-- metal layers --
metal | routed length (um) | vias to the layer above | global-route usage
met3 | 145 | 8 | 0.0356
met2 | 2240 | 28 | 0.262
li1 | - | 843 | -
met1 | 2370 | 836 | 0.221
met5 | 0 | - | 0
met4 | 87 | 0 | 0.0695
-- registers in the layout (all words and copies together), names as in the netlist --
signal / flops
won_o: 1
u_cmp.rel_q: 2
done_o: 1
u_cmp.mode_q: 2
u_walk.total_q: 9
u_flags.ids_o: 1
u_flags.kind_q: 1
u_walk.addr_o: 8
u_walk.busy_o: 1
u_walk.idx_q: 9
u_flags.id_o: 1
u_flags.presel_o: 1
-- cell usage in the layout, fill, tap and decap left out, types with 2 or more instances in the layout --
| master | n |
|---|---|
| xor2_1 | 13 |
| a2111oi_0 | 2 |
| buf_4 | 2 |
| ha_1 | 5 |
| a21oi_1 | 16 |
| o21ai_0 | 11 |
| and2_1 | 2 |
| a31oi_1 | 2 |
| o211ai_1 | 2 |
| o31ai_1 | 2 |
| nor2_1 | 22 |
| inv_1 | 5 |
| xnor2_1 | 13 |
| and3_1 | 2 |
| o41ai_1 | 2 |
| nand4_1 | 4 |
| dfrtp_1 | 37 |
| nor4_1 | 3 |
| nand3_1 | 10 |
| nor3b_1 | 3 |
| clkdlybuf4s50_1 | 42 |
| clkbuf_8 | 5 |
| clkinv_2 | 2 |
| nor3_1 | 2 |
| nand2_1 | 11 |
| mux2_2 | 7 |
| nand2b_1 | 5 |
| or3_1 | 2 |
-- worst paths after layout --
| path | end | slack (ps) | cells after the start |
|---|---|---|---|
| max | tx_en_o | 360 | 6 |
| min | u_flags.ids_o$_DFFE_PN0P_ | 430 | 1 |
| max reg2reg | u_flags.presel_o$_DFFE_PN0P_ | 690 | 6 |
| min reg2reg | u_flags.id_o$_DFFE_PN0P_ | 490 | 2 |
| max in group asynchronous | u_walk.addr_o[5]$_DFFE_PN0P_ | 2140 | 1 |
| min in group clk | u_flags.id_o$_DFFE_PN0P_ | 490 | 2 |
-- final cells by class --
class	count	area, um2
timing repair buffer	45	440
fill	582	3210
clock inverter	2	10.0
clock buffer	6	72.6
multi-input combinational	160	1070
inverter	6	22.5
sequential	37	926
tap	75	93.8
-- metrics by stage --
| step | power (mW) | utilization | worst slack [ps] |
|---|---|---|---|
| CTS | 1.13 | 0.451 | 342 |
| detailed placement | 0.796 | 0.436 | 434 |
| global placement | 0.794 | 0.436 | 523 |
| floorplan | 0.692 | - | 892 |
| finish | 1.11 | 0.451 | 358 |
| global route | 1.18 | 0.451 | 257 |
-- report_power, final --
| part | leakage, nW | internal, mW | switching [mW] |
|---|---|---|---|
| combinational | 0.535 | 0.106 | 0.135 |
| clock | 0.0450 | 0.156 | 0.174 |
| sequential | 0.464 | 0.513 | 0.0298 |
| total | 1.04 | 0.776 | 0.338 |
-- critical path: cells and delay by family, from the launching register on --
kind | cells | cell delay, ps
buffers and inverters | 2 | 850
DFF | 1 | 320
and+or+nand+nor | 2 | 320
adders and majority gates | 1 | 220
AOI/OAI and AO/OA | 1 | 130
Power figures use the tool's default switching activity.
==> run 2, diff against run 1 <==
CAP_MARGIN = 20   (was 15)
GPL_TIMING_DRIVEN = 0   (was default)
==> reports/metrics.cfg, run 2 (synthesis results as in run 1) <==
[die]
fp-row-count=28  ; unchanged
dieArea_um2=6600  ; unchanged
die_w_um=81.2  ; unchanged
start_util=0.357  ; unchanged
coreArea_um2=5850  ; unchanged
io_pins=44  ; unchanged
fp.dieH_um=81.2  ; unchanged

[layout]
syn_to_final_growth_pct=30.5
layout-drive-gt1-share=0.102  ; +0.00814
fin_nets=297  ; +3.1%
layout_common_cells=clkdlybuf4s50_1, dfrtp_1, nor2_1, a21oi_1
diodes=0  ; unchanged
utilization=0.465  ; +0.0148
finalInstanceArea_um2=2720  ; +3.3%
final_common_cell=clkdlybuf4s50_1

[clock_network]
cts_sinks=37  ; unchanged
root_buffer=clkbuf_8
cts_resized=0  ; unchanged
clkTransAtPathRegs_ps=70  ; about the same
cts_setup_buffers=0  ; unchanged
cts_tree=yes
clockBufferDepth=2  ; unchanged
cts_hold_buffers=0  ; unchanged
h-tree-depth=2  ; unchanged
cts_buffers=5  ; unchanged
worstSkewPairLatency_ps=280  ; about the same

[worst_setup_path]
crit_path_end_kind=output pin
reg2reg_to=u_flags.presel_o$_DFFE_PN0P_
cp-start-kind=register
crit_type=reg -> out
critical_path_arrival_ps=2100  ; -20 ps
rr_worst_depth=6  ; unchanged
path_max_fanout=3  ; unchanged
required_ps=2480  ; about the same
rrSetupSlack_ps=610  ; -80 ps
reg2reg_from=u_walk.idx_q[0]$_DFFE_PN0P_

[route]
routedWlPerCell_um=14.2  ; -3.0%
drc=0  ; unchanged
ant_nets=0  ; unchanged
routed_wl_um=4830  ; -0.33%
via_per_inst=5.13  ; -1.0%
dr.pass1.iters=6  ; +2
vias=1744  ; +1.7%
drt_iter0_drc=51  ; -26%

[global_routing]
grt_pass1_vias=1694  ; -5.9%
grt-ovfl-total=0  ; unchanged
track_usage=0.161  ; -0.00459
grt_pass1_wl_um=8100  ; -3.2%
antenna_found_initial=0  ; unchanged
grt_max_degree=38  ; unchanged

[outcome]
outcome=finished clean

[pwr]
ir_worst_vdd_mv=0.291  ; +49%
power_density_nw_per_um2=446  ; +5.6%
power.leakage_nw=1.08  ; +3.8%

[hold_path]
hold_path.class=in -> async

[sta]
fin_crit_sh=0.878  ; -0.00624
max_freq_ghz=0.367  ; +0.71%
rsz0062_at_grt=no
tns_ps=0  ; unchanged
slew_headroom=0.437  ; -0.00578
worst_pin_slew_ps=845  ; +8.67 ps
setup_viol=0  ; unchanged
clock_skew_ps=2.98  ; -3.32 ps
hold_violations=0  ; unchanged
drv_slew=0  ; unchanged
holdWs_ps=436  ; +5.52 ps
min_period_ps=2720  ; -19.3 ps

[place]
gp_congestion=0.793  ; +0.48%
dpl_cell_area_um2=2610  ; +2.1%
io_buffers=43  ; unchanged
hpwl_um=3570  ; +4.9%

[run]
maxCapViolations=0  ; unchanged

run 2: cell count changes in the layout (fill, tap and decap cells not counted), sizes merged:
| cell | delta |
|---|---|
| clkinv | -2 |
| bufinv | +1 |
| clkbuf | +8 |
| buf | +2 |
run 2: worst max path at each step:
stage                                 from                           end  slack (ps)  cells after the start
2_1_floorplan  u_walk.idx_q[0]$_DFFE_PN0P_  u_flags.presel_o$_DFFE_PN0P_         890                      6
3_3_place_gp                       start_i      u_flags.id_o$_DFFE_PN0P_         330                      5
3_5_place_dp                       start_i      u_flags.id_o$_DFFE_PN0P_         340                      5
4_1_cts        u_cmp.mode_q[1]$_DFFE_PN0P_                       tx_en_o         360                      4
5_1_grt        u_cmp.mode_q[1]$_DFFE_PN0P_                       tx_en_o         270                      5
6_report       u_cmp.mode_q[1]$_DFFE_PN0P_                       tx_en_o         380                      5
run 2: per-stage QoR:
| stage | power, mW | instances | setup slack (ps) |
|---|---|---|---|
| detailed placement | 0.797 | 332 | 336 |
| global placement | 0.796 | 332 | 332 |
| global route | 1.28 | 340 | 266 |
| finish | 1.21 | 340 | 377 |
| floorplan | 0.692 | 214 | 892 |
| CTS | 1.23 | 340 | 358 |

_ _ _ _

**Required work**.
Search the listing above for lines containing "group", and copy them.

**Answer below**.
| max in group asynchronous | u_walk.addr_o[5]$_DFFE_PN0P_ | 2140 | 1 |
| min in group clk | u_flags.id_o$_DFFE_PN0P_ | 490 | 2 |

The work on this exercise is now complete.